Another group of epoxides which have recently been marketed are non-ether epoxide resins of the glycidyl ester type. These epoxides can have a low viscosity, also making them useful in solventless impregnating varnishes, but they also have slow gel times and poor pot life with most standard curing agents and accelerators.
There is a need for a primarily cycloaliphatic epoxide or a glycidyl ester epoxide composition, having both commercially acceptable gel times at about 120.degree. to 180.degree. C and superior storage life, coupled with good tensile and electrical properties. This composition is needed, in an inexpensive, low viscosity form, for use as a solventless impregnating varnish for large rotating apparatus insulation.
Such a composition would require a critical formulation of cycloaliphatic epoxide or glycidyl ester epoxide, inexpensive reactive epoxide diluent, and a latent catalyst. The latent catalyst would be required to give a rapid cure between 120.degree. and 180.degree. C; to be completely miscible with the epoxide so that there will be good impregnation and a uniform cure; to provide a composition having a storage life of about 6 months at 25.degree. C; to be a complete substitute for typical curing agents and accelerators and yet not adversely affect the tensile and electrical properities of the cured resin system.
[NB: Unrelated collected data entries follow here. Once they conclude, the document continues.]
[config.mk]
export PLATFORM = sky130hd
export DESIGN_NAME = interrupt_ack_delay_logic
export DESIGN_NICKNAME = d
export VERILOG_FILES = /design/src/hdl/irq_ack_pkg.sv /design/src/hdl/interrupt_ack_delay_logic.sv
export SDC_FILE = /design/constraint.sdc
export NUM_CORES = 1
export LEC_CHECK = 0
export BUFFER_PORTS_ARGS = -buffer_cell sky130_fd_sc_hd__buf_2
export CAP_MARGIN = 40
export CORE_MARGIN = 3
export CORE_UTILIZATION = 35
export CTS_BUF_LIST = sky130_fd_sc_hd__clkbuf_4
export DETAILED_ROUTE_END_ITERATION = 10
export GPL_ROUTABILITY_DRIVEN = 0
export PLACE_DENSITY_LB_ADDON = 0.1
export SLEW_MARGIN = 25
export SYNTH_ARGS = -nofsm -noshare
export SYNTH_HDL_FRONTEND = slang
export SYNTH_SLANG_ARGS = --single-unit
[constraint.sdc]
create_clock -name sys_clk_i -period 6.7 [get_ports sys_clk_i]
set_clock_uncertainty 0.2 [all_clocks]
set_input_delay 0 -clock sys_clk_i [delete_from_list [all_inputs] [get_ports sys_clk_i]]
set_output_delay 0 -clock sys_clk_i [all_outputs]
set_load 0.02 [all_outputs]
[src/hdl/irq_ack_pkg.sv]
// constants and types for the interrupt acknowledgment delay logic
package irq_ack_pkg;
   // interrupt sources, address width, stack depth
   localparam int unsigned SRC_N      = 13;
   localparam int unsigned SRC_W      = 4;
   localparam int unsigned ADDR_W     = 16;
   localparam int unsigned SP_W       = 4;
   localparam int unsigned RAS_DEPTH  = 16;
   localparam int unsigned EIR_W      = 16;
   // enable shift register layout
   localparam int unsigned EIR_GDIS_BIT = 15;
   localparam logic [EIR_W-1:0] EIR_RESET = 16'hFFFF;
   localparam logic [0:0]       EIR_FILL  = 1'h1;
   // reset values and stack pointer step
   localparam logic [SP_W-1:0]   SP_RESET = 4'h0;
   localparam logic [SP_W-1:0]   SP_STEP  = 4'h1;
   localparam logic [ADDR_W-1:0] PC_RESET = 16'h0000;
   // vector table placement, spacing in words
   localparam logic [ADDR_W-1:0] VEC_BASE  = 16'h0100;
   localparam int unsigned       VEC_SHIFT = 2;
   // delay lengths in instruction cycles
   localparam logic [1:0] DLY_NONE = 2'h0;
   localparam logic [1:0] DLY_ONE  = 2'h1;
   localparam logic [1:0] DLY_TWO  = 2'h2;

   // class of the instruction in decode
   typedef enum logic [3:0] {
      CLS_OTHER   = 4'h0,
      CLS_JMP_U   = 4'h1,
      CLS_CALL_U  = 4'h2,
      CLS_RET_U   = 4'h3,
      CLS_RETURN_FROM_INTERRUPT_U  = 4'h4,
      CLS_FLUSH   = 4'h5,
      CLS_JMP_C   = 4'h6,
      CLS_CALL_C  = 4'h7,
      CLS_RET_C   = 4'h8,
      CLS_RETURN_FROM_INTERRUPT_C  = 4'h9,
      CLS_JMP_IND = 4'hA,
      CLS_CAL_IND = 4'hB,
      CLS_ITERATE = 4'hC,
      CLS_LOOP    = 4'hD
   } instr_class_t;
endpackage

[src/hdl/interrupt_ack_delay_logic.sv]
// interrupt acknowledgment gating, delay counting and context update
// Summary of operation
// sp, return address stack and pc are updated by hardware on acknowledgment
// acknowledgment waits while stack or pc touching instructions are in progress
// branch to the service routine itself costs a single delay cycle
// no acknowledgment during a repeat; request stays pending
// no acknowledgment while peripheral io wait stretches an access
// no acknowledgment during external memory wait cycles
// unconditional immediate jump decode delays acknowledgment one cycle
// unconditional immediate call decode delays acknowledgment one cycle
// unconditional return decode delays acknowledgment one cycle
// unconditional interrupt return decode delays acknowledgment one cycle
// flush instruction decode delays acknowledgment one cycle
// fetch of loop end instruction delays acknowledgment one cycle
// conditional immediate jump decode delays acknowledgment two cycles
// conditional immediate call decode delays acknowledgment two cycles
// conditional return decode delays acknowledgment two cycles
// conditional interrupt return decode delays acknowledgment two cycles
// register indirect jump decode delays acknowledgment two cycles
// register indirect call decode delays acknowledgment two cycles
// single instruction iterate setup decode delays acknowledgment two cycles
// loop setup decode delays acknowledgment two cycles
// service routine first fetch is held while the delay is active
// on acknowledgment shift enables right, disable, push address, load vector
// on return restore pc, pop sp, shift enables left
// overlapping delays keep the longest; acknowledge on first clear cycle
`timescale 1ns/10ps
module interrupt_ack_delay_logic
   import irq_ack_pkg::*;
(
   // clock, reset, enable
   input  wire logic                sys_clk_i,
   input  wire logic                resetn_i,
   input  wire logic                clk_en_i,
   // interrupt sources
   input  wire logic [SRC_N-1:0]    irq_req_i,
   // pipeline status
   input  wire logic                instr_step_i,
   input  wire logic [3:0]          dec_class_i,
   input  wire logic                loop_end_fetch_i,
   input  wire logic                io_wait_i,
   input  wire logic                mem_wait_i,
   input  wire logic                iterate_busy_i,
   input  wire logic [ADDR_W-1:0]   pending_pc_i,
   input  wire logic                return_from_interrupt_exec_i,
   // enable register transfer
   input  wire logic                eir_wr_i,
   input  wire logic [EIR_W-1:0]    eir_wdata_i,
   // acknowledgment and context
   output logic                     ack_o,
   output logic [SRC_W-1:0]         ack_src_o,
   output logic                     ack_hold_o,
   output logic                     pc_load_o,
   output logic [ADDR_W-1:0]        pc_target_o,
   output logic [SP_W-1:0]          sp_o,
   output logic [EIR_W-1:0]         eir_o,
   output logic [SRC_N-1:0]         pending_o
);

   // delay length of the decoded class
   function automatic logic [1:0] class_delay(input logic [3:0] cls);
      logic [1:0] d;
      d = DLY_NONE;
      case (cls)
         CLS_JMP_U, CLS_CALL_U, CLS_RET_U,
         CLS_RETURN_FROM_INTERRUPT_U, CLS_FLUSH:            d = DLY_ONE;
         CLS_JMP_C, CLS_CALL_C, CLS_RET_C,
         CLS_RETURN_FROM_INTERRUPT_C:                       d = DLY_TWO;
         CLS_JMP_IND, CLS_CAL_IND:         d = DLY_TWO;
         CLS_ITERATE, CLS_LOOP:            d = DLY_TWO;
         default:                          d = DLY_NONE;
      endcase
      return d;
   endfunction

   // lowest numbered enabled pending source
   function automatic logic [SRC_W-1:0] pick_src(input logic [SRC_N-1:0] req);
      logic [SRC_W-1:0] s;
      s = '0;
      for (int i = SRC_N - 1; i >= 0; i--) begin
         if (req[i]) begin
            s = SRC_W'(i);
         end
      end
      return s;
   endfunction

   logic [1:0]          delay_q;
   logic [1:0]          delay_d;
   logic [1:0]          new_dly;
   logic [1:0]          left_dly;
   logic                blocked;
   logic [SRC_N-1:0]    enabled;
   logic [SRC_N-1:0]    pend_q;
   logic                take;
   logic [SRC_W-1:0]    take_src;
   logic                flush;
   logic [SP_W-1:0]     sp_q;
   logic [SP_W-1:0]     sp_up;
   logic [EIR_W-1:0]    eir_q;
   logic [ADDR_W-1:0]   ras_q [RAS_DEPTH];
   logic                ack_q;
   logic [SRC_W-1:0]    ack_src_q;
   logic                hold_q;
   logic                pc_load_q;
   logic [ADDR_W-1:0]   pc_q;

   // per source enable: a set bit disables the source
   genvar g;
   generate
      for (g = 0; g < SRC_N; g++) begin : g_en
         assign enabled[g] = pend_q[g] & ~eir_q[SRC_N-1-g];
      end
   endgenerate

   // delay bookkeeping for this instruction step
   always_comb begin
      new_dly = class_delay(dec_class_i);
      if (loop_end_fetch_i && (new_dly == DLY_NONE)) begin
         new_dly = DLY_ONE;
      end
      left_dly = (delay_q != DLY_NONE) ? delay_q - DLY_ONE : DLY_NONE;
      // longest remaining delay wins
      delay_d  = (new_dly - DLY_ONE > left_dly && new_dly != DLY_NONE) ?
                 new_dly - DLY_ONE : left_dly;
      // hold conditions and delays in force this cycle
      blocked  = io_wait_i | mem_wait_i | iterate_busy_i
               | (delay_q != DLY_NONE) | (new_dly != DLY_NONE)
               | return_from_interrupt_exec_i | ack_q;
      flush    = instr_step_i && (dec_class_i == CLS_FLUSH);
      take_src = pick_src(enabled);
      take     = instr_step_i && !blocked && !eir_q[EIR_GDIS_BIT] && (|enabled);
      sp_up    = sp_q + SP_STEP;
   end

   // remaining delay cycles, counted in instruction steps
   always_ff @(posedge sys_clk_i or negedge resetn_i) begin
      if (!resetn_i) begin
         delay_q <= DLY_NONE;
      end else if (clk_en_i && instr_step_i) begin
         delay_q <= delay_d;
      end
   end

   // recorded requests: a new request wins over ack or flush clearing
   always_ff @(posedge sys_clk_i or negedge resetn_i) begin
      if (!resetn_i) begin
         pend_q <= '0;
      end else if (clk_en_i) begin
         for (int i = 0; i < SRC_N; i++) begin
            if (irq_req_i[i]) begin
               pend_q[i] <= 1'b1;
            end else if (flush || (take && take_src == SRC_W'(i))) begin
               pend_q[i] <= 1'b0;
            end
         end
      end
   end

   // enable shift register: right on ack, left on return
   always_ff @(posedge sys_clk_i or negedge resetn_i) begin
      if (!resetn_i) begin
         eir_q <= EIR_RESET;
      end else if (clk_en_i) begin
         if (take) begin
            eir_q <= {1'b1, eir_q[EIR_W-1:1]};
         end else if (return_from_interrupt_exec_i) begin
            eir_q <= {eir_q[EIR_W-2:0], EIR_FILL};
         end else if (eir_wr_i) begin
            eir_q <= eir_wdata_i;
         end
      end
   end

   // stack pointer
   always_ff @(posedge sys_clk_i or negedge resetn_i) begin
      if (!resetn_i) begin
         sp_q <= SP_RESET;
      end else if (clk_en_i) begin
         if (take) begin
            sp_q <= sp_up;
         end else if (return_from_interrupt_exec_i) begin
            sp_q <= sp_q - SP_STEP;
         end
      end
   end

   // return address stack storage
   always_ff @(posedge sys_clk_i) begin
      if (clk_en_i && take) begin
         ras_q[sp_up] <= pending_pc_i;
      end
   end

   // pc redirect to vector or saved return address
   always_ff @(posedge sys_clk_i or negedge resetn_i) begin
      if (!resetn_i) begin
         pc_load_q <= 1'b0;
         pc_q      <= PC_RESET;
      end else if (clk_en_i) begin
         pc_load_q <= take | return_from_interrupt_exec_i;
         if (take) begin
            pc_q <= VEC_BASE + (ADDR_W'(take_src) << VEC_SHIFT);
         end else if (return_from_interrupt_exec_i) begin
            pc_q <= ras_q[sp_q];
         end
      end
   end

   // acknowledgment pulse and delay signal
   always_ff @(posedge sys_clk_i or negedge resetn_i) begin
      if (!resetn_i) begin
         ack_q     <= 1'b0;
         ack_src_q <= '0;
         hold_q    <= 1'b0;
      end else if (clk_en_i) begin
         ack_q  <= take;
         hold_q <= (delay_d != DLY_NONE) | (instr_step_i & new_dly != DLY_NONE);
         if (take) begin
            ack_src_q <= take_src;
         end
      end
   end

   assign ack_o       = ack_q;
   assign ack_src_o   = ack_src_q;
   assign ack_hold_o  = hold_q;
   assign pc_load_o   = pc_load_q;
   assign pc_target_o = pc_q;
   assign sp_o        = sp_q;
   assign eir_o       = eir_q;
   assign pending_o   = pend_q;
endmodule

After elaboration in Yosys (flattened, before gate mapping). Memories as Yosys holds them, arrays and structs flattened. Cells that the tools add are included.

Bits in registers: 58. Memory bits (writable): 256. ROM bits: 32. Output and inout bits: 56. Logic and storage cells: 201. Memories: 2.

Add/sub/neg operators: 5. Magnitude comparators: 1. Eq/ne operators: 13. Mux-type cells: 51. Bitwise operators: 35. Reduce and logical (&&, ||, !) cells: 73.

Memories: ras_q (words 16, bits a word 16, rd ports 1, clocked after Yosys merged registers in 0, wr ports 1, RTL line interrupt_ack_delay_logic.sv:101) `logic [ADDR_W-1:0] ras_q [RAS_DEPTH];`; (name not given) (words 16, bits a word 2, rd ports 1, clocked after Yosys merged registers in 0, wr ports 0, RTL line interrupt_ack_delay_logic.sv:64) `case (cls)`.

Operators with widths (count): $mux 16 (5); $mux 4 (15); $reduce_bool 2->1 (17); $reduce_and 2->1 (16); $mux 1 (28); $logic_and 1x1->1 (21); $eq 4x3->1 const B (5); $eq 4x4->1 const B (5); $and 1x1->1 (14); $logic_or 1x1->1 (13); $not 1->1 (13); $reduce_or 13->1 (1); $add 9x6->10 const A (1); $eq 4x2->1 const B (2); $or 1x1->1 (8); $mux 2 (3); $add 4x1->4 const B (1); $eq 4x1->1 const B (1); $logic_not 4->1 (1); $sub 2x1->2 const B (2); $sub 4x1->4 const B (1); $reduce_bool 3->1 (1); $gt 2x2->1 (1); $logic_not 1->1 (2); $logic_not 2->1 (1).

Depth between registers and ports, before layout.
Depth after elaboration: 20. Gate-level depth with buffers: 11.

Worst setup path before layout. Ideal clock, no wire load.

Path kind: reg2reg. Start: register sp_q[0], in the netlist sp_o[0]. End: memory ras_q[4][0], enable pin. Setup time: 388 ps. Arrival: 2781 ps. Setup slack: 3331 ps. Stages on the path, launching flop included: 10. Buffers on the path: 4. Cells stage by stage: dfrtp_1 > buf_2 > buf_2 > buf_2 > buf_2 > nand3_1 > xnor2_1 > and2_1 > nand2_1 > nor2_1.

Cells in the longest elaborated chain, start to end: 1.

RTL lines: start, declared (RTL line interrupt_ack_delay_logic.sv:98) `logic [SP_W-1:0] sp_q;`; start signal, assigned (RTL line interrupt_ack_delay_logic.sv:181) `sp_q <= sp_up;`; start signal, assigned (RTL line interrupt_ack_delay_logic.sv:183) `sp_q <= sp_q - SP_STEP;`; $add 4x1->4 (RTL line interrupt_ack_delay_logic.sv:133) `sp_up = sp_q + SP_STEP;`; end, declared (RTL line interrupt_ack_delay_logic.sv:101).

Every way passes these cells.

Worst setup path in the final report.
Start: input port dec_class_i[3]. End: register eir_q[0], in the netlist eir_o[0].

Cells in the longest elaborated chain, start to end: 14. Elaborated cells between the ends (all ways): 15.

RTL lines: start, declared (RTL line interrupt_ack_delay_logic.sv:39) `input wire logic [3:0] dec_class_i,`; $mem_v2 16x2 *; $logic_not 2->1 (RTL line interrupt_ack_delay_logic.sv:119) `if (loop_end_fetch_i && (new_dly == DLY_NONE)) begin`; $logic_and 1x1->1 (RTL line interrupt_ack_delay_logic.sv:119); $mux 2 * (RTL line interrupt_ack_delay_logic.sv:119); $reduce_bool 2->1 * (RTL line interrupt_ack_delay_logic.sv:128) `| (delay_q != DLY_NONE) | (new_dly != DLY_NONE)`; $or 1x1->1 * (RTL line interrupt_ack_delay_logic.sv:128); $or 1x1->1 * (2 in a row) (RTL line interrupt_ack_delay_logic.sv:129) `| return_from_interrupt_exec_i | ack_q;`; $logic_not 1->1 * (RTL line interrupt_ack_delay_logic.sv:132) `take = instr_step_i && !blocked && !eir_q[EIR_GDIS_BIT] && (|enabled);`; $logic_and 1x1->1 * (3 in a row) (RTL line interrupt_ack_delay_logic.sv:132); $reduce_bool 3->1 (no line); $reduce_and 2->1 (no line); end signal, assigned (RTL line interrupt_ack_delay_logic.sv:166) `eir_q <= {1'b1, eir_q[EIR_W-1:1]};`; end signal, assigned (RTL line interrupt_ack_delay_logic.sv:168) `eir_q <= {eir_q[EIR_W-2:0], EIR_FILL};`; end signal, assigned (RTL line interrupt_ack_delay_logic.sv:170) `eir_q <= eir_wdata_i;`; end, declared (RTL line interrupt_ack_delay_logic.sv:100) `logic [EIR_W-1:0] eir_q;`.

Every way passes the cells marked *; elsewhere a longest branch is shown, timed or not. A chain may end at the register's enable or synchronous reset.

==> impl_metrics.json <==
{
  "status": "finished, final reports clean",
  "dp_hpwl_um": 23000,
  "yosysTopAreaCell": "edfxtp_1",
  "dr.first_iter.drc_count": 410,
  "crit_path_cell_trace": "dlygate4sd3_1, buf_2, nand2_1, dlygate4sd3_1, o221ai_1, dlygate4sd3_1, ha_1, and4b_1, o41a_2, buf_4, or3_1, dlygate4sd3_1, o21ai_0, dlygate4sd3_1, o21ai_1, dlygate4sd3_1",
  "cellPowerDensity_nw_per_um2": 334,
  "coreArea_sq_um": 36900,
  "grt_pass1_wl_um": 57500,
  "drv_slew": 0,
  "routed_wl_um": 38900,
  "seq_area_sq_um": 9160,
  "cts_setup_buffers": 0,
  "synthTopCellsByArea": "edfxtp_1 58%, dfrtp_1 8.0%, mux4_2 6.3%",
  "yosysWarnings": 0,
  "setup_viol": 0,
  "p_int_mw": 3.87,
  "syn_inst": 827,
  "cts_root_buffer": "clkbuf_4",
  "drc": 0,
  "use_met2_pct": 31.8,
  "clockBufferDepth": 3,
  "cts_sinks": 314,
  "rsz0062_at_grt": "no",
  "synth_ff_type": "edfxtp_1",
  "gr-usage-all-layers_pct": 19.6,
  "switching_share_pct": 33.0,
  "vias": 8823,
  "final_cell_area_sq_um": 17300,
  "antenna_found_initial": 3,
  "path_max_fanout": 45,
  "avgRoutedWirePerCell_um": 22.3,
  "busiest_layer": "met2",
  "syn_nets": 895,
  "grt_pass1_vias": 9130,
  "ant_nets": 0,
  "clkLatencyLatePin_ns": 0.75,
  "slew_headroom_pct": 44.5,
  "die_y_um": 200,
  "num_rows": 70,
  "crit_required_ns": 7.14,
  "cp_common_cell": "dlygate4sd3_1",
  "finalSetupTns_ns": 0,
  "critPathSlowestCell": "dlygate4sd3_1",
  "synth_edf_count": 256,
  "ys_seq_elements": 314,
  "p_leak_nw": 6.30,
  "dieWidth_um": 200,
  "reg2reg_depth": 10,
  "avgViaCountPerCell": 5.05,
  "start_util_pct": 35.7,
  "multiInputGateArea_sq_um": 3830,
  "power.switching_mw": 1.90,
  "grt_max_degree": 46,
  "ios": 115,
  "drive_above_1_share_pct": 29.0,
  "max_cap_violations": 0,
  "endpoint_kind": "register",
  "final_hold_viol_count": 0,
  "cts_resized": 0,
  "finalNetCount": 1241,
  "worstSetupPathType": "input pin to register",
  "grt_use_met1_pct": 26.9,
  "clkPwrFrac_pct": 30.1,
  "cp.depth": 16,
  "dp.cells": 1422,
  "htreeDepth": 3,
  "drt_first_pass_iters": 5,
  "p_seq_share_pct": 40.6,
  "pwr-share-comb_pct": 29.4,
  "numCtsBuffers": 86,
  "worstPathArrival_ns": 5.36,
  "cp_num_buf_inv": 8,
  "syn_avg_cell_area_sq_um": 15.9,
  "synth_cell_type_count": 62,
  "async_reset_ff_share_pct": 18.5,
  "max_freq_mhz": 203,
  "finalNonFillerCells": 1746,
  "fin_crit_sh_pct": 73.5,
  "die_area_sq_um": 40000,
  "fillCellCount": 3297,
  "post_dp_cell_area_sq_um": 14500,
  "min_period_ns": 4.93,
  "ir_drop_v": 0.000147,
  "crit_family": "buffers and inverters",
  "max_stage_delay_ns": 0.61,
  "met3_usage_pct": 4.38,
  "tightest_slew_ns": 0.832,
  "areaGrowthSynthToFinish_pct": 30.9,
  "syn_area_sq_um": 13200,
  "min_path_type": "input pin to async pin",
  "fin_util_pct": 46.8,
  "port_buffers": 114,
  "grt_overflow_total": 0,
  "clkTransAtPathRegs_ns": 0.06,
  "ys_seq_area_share_pct": 69.5,
  "cts_tree": "built",
  "cp-start-kind": "input pin",
  "synth_top_area_share_pct": 58.3
}
-- final timing paths --
kind,from,slack [ns],end
max in group asynchronous,resetn_i,5.49,eir_o[3]$_DFFE_PN1P_
min in group sys_clk_i,iterate_busy_i,0.16,pc_target_o[5]$_DFFE_PN0P_
hold reg to reg,ack_src_o[0]$_DFFE_PN0P_,0.31,ack_src_o[0]$_DFFE_PN0P_
setup / recovery,dec_class_i[3],1.77,eir_o[0]$_DFFE_PN1P_
hold / removal,resetn_i,0.16,pc_target_o[7]$_DFFE_PN0P_
setup reg to reg,eir_o[9]$_DFFE_PN1P_,2.00,eir_o[0]$_DFFE_PN1P_
-- Yosys cell counts (11+ instances only) --
master and instances:
mux4_2 37, o21ai_0 14, o221ai_1 25, nor2_1 42
dfstp_2 16, nand2_1 60, mux2i_1 80, buf_2 16
dfrtp_1 42, o22ai_1 12, o41ai_1 11, o21ai_1 15
nand3_1 11, edfxtp_1 256, clkbuf_1 22, nand2b_1 13
a21oi_1 33
-- metrics by stage --
step | hold WS (ns) | worst slack (ns) | power (mW)
6_report | 0.158 | 1.77 | 5.77
3_3_place_gp | 0.0469 | 3.14 | 3.96
4_1_cts | 0.0903 | 1.90 | 5.85
5_1_grt | 0.141 | 1.56 | 6.09
3_5_place_dp | -0.162 | 3.07 | 3.98
2_1_floorplan | -0.496 | 3.33 | 3.41
-- tightest hold or removal path, delay by kind of cell --
family                 cells  cell delay [ns]
buffers and inverters      4             1.50
-- kinds of logic (layout without fill, tap and decap cells) --
logic type / Yosys count / after routing / share of synthesized area, %
multiplexers: 125 / 125 / 13.1
AND/OR/NAND/NOR: 157 / 157 / 5.54
AO/OA/AOI/OAI: 157 / 157 / 8.52
other: 0 / 2 / 0
flip-flops: 314 / 314 / 69.5
XOR/XNOR: 8 / 8 / 0.532
buffers and inverters: 57 / 470 / 1.97
adder cells (fa/ha/maj): 9 / 9 / 0.855
-- area by class of cell --
type	count	share of cell area (%)
flip-flops and latches	314	53.1
multi-input cells	456	22.2
repair buffers	304	14.3
clock buffers	124	5.40
well taps	504	3.65
clock inverters	31	1.10
inverters	11	0.239
diodes	2	0.0290
-- metal layers --
layer	vias up	wire length (um)
li1	4056	-
met1	4465	17500
met2	253	18600
met3	49	2110
met4	0	710
met5	-	0
-- power by group through the flow --
stage          clock, mW  combinational (mW)  sequential [mW]
6_report            1.74                1.69             2.34
3_5_place_dp           0                1.60             2.39
2_1_floorplan          0                1.01             2.40
5_1_grt             1.90                1.84             2.36
3_3_place_gp           0                1.58             2.39
4_1_cts             1.79                1.71             2.35
-- flip-flops by register name, indices dropped and copies added, names as in the netlist --
signal       cells
pending_o       13
delay_q          2
sp_o             4
pc_load_o        1
ras_q          256
ack_hold_o       1
ack_o            1
ack_src_o        4
pc_target_o     16
eir_o           16
-- cell usage in the layout (no fill, tap or decap), types with 6 or more instances in the layout --
master	count
clkinv_1	23
nand2_1	60
o21ai_0	14
mux2i_1	80
o22ai_1	12
o41ai_1	11
buf_4	19
ha_1	9
mux4_2	37
o211ai_1	7
mux2_2	8
edfxtp_1	256
a21oi_1	33
xnor2_1	6
o21ai_1	15
clkbuf_4	124
nor2b_1	9
dlygate4sd3_1	165
nor2_2	10
dfrtp_1	40
dfstp_2	16
nand3_1	11
a31oi_1	7
o221ai_1	25
nor2_1	26
nand2b_1	13
buf_2	114
nor2_4	6
inv_1	10
-- timing repair --
action / CTS / global route
hold buffers: 165 / 0
setup endpoints to repair: 0 / 0
endpoints found under the hold margin: 374 / 0
No activity file was read; power rests on OpenSTA's default activity.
Several latent catalysts and accelerators have appeared on the commercial scene in recent years. Included are boron trifluoride-monoethylamine, quaternary ammonium halides such as benzyltrimethyl-ammonium chloride, stannous octotate, "extra-coordinate" siliconate salts, triethanolamine borate, triethanolamine titanate and various other metal chelates. However, all of these materials have been rejected for one reason or another, some of them being highly exothermic catalysts.
Puchala et al., in U.S. Pat. No. 3,244,670, attempted to solve problems associated with curing epoxy resins. In that patent, epoxides of cyclohexane derivatives were cured with 0.05 to 2.5 wt%, based on epoxide, of an organo-tin halide used as an accelerator, generally in combination with a carboxylic acid anhydride or a phenolic type curing agent. Among the tin compounds suggested were butyl-tin trichloride, dibutyl-tin dichloride, tributyl-tin hydroxide, triphenyltin chloride, phenyl-tin trichloride, diphenyl-tin dichloride, dibutyl-tin oxide and dibutyl-tin sulfide. While the high concentrations of these tin compounds, in conjunction with a carboxylic acid anhydride, effectively cure epoxy resins at 150.degree. C within 60 minutes; the storage life of the longest lived Puchala et al. compositions is only about 20 days at 25.degree. C. In a somewhat similar fashion, Markovitz in U.S. Pat. No. 3,622,524 reacted 20 to 80 wt% of an organo-tin compound, preferably an oxide, with an organic acid or anhydride to form a solid cross-linking agent for epoxide resins used in high voltage stress environments.
Rogers et al., in U.S. Pat. No. 3,759,866, provided a low viscosity, solventless, impregnating composition using a partially ionically bonded quaternary phosphonium salt, as latent accelerator, in a bisphenol A or novolac epoxy system. The system also contained carboxylic acid anhydride curing agent, and diglycidyl ether of neopentyl glycol reactive diluent. While these compositions provided excellent storage stability of about 6 months at room temperature; the gel times of about 75 to 120 minutes at 135.degree. C, and power factor values of about 8.5 to 10% at 125.degree. C (100 .times. tan .delta.), while very good, could be improved. In addition, the use of a carboxylic acid anhydride requires the rigorous exclusion of moisture, otherwise the storage properties might be adversely affected.